Within the lines below, find those that hold the string "make" and copy each one.

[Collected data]

------------------------------------------------

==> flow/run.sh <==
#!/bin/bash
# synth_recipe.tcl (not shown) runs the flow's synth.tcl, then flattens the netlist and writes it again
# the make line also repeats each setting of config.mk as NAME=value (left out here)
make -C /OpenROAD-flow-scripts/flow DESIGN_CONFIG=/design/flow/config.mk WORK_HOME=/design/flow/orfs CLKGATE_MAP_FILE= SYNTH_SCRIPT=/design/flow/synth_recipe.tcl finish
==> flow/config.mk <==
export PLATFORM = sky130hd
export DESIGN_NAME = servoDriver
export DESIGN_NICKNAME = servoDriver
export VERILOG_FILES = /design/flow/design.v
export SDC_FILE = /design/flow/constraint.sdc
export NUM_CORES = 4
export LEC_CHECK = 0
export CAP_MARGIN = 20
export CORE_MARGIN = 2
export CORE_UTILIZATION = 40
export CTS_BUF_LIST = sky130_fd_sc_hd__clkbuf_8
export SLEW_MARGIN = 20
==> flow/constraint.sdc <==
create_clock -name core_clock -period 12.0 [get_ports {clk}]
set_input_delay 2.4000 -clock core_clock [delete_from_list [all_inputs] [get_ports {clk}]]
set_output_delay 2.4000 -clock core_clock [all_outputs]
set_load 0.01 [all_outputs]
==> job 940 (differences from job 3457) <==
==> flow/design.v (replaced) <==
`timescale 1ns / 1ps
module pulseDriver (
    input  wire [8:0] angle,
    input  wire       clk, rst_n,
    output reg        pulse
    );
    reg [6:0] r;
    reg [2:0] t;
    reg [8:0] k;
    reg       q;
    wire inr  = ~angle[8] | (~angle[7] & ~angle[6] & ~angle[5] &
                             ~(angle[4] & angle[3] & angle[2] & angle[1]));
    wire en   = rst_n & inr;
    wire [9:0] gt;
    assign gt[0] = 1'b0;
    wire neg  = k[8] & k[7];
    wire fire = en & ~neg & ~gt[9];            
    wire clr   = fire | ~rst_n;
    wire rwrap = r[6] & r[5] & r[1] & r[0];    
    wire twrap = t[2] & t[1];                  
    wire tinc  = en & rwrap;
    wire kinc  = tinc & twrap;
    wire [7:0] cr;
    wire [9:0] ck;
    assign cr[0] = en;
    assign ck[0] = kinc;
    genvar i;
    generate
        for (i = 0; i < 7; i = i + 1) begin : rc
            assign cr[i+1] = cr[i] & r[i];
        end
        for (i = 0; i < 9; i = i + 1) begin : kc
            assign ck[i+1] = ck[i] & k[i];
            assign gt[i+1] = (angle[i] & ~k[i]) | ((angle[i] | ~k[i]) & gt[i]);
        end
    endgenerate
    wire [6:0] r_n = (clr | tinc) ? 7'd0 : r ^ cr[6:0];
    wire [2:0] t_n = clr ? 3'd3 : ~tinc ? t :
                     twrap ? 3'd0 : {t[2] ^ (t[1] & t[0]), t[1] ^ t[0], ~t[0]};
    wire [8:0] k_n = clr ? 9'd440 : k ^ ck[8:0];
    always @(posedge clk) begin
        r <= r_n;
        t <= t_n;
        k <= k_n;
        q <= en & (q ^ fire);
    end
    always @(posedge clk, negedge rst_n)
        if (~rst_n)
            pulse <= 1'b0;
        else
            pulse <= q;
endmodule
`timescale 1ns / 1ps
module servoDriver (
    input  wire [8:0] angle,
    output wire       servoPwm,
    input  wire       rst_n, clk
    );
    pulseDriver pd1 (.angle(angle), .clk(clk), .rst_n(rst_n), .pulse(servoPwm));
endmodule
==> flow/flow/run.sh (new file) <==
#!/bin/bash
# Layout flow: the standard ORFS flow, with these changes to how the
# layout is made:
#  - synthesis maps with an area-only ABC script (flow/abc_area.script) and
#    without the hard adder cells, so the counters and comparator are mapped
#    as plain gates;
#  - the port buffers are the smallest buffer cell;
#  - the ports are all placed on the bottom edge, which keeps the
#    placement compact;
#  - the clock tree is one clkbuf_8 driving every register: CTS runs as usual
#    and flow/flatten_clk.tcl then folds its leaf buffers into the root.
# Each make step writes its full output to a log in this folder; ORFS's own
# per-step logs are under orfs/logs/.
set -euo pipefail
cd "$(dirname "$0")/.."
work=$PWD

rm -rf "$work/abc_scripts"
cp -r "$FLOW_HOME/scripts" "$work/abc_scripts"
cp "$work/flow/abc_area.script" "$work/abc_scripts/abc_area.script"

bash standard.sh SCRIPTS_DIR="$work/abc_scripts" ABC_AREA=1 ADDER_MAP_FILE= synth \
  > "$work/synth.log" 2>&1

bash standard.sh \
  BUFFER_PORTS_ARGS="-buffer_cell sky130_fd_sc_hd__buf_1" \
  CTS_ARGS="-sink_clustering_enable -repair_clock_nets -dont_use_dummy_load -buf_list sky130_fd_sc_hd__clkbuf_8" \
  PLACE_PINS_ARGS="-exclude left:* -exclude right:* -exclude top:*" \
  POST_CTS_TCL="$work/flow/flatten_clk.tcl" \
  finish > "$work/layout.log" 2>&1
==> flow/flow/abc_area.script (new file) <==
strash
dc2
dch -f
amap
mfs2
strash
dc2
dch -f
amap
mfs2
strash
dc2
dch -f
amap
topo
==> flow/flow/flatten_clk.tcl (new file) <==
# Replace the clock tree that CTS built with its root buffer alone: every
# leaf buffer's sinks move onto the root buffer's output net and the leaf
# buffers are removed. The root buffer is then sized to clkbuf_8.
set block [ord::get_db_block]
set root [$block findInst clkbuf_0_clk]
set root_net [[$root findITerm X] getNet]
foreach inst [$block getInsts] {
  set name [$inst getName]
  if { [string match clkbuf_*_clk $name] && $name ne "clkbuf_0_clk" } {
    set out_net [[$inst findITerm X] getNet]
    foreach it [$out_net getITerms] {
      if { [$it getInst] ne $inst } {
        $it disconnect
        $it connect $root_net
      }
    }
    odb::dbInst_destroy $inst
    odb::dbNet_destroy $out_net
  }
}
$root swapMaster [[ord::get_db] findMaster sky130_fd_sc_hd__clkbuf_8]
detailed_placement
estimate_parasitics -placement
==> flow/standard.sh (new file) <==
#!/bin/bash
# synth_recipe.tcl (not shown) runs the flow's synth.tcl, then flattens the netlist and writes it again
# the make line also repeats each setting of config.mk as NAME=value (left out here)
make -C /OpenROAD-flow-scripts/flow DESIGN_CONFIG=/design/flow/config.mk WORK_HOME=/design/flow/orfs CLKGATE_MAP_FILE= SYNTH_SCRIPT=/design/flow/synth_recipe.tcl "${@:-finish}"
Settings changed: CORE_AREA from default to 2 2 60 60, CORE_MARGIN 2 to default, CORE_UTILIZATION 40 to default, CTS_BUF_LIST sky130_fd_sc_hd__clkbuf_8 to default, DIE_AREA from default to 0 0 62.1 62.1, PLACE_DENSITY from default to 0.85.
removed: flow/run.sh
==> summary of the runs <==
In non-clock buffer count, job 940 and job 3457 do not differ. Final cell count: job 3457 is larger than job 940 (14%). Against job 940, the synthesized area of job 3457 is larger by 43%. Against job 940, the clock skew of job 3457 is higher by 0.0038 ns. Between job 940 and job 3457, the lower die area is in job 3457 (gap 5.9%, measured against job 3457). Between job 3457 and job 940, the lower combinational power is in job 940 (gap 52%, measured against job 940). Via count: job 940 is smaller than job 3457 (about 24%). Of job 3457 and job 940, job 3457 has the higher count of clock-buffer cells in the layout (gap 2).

------------------------------------------------

* **Result of the task**
# the make line also repeats each setting of config.mk as NAME=value (left out here)
make -C /OpenROAD-flow-scripts/flow DESIGN_CONFIG=/design/flow/config.mk WORK_HOME=/design/flow/orfs CLKGATE_MAP_FILE= SYNTH_SCRIPT=/design/flow/synth_recipe.tcl finish
# Each make step writes its full output to a log in this folder; ORFS's own
# the make line also repeats each setting of config.mk as NAME=value (left out here)
make -C /OpenROAD-flow-scripts/flow DESIGN_CONFIG=/design/flow/config.mk WORK_HOME=/design/flow/orfs CLKGATE_MAP_FILE= SYNTH_SCRIPT=/design/flow/synth_recipe.tcl "${@:-finish}"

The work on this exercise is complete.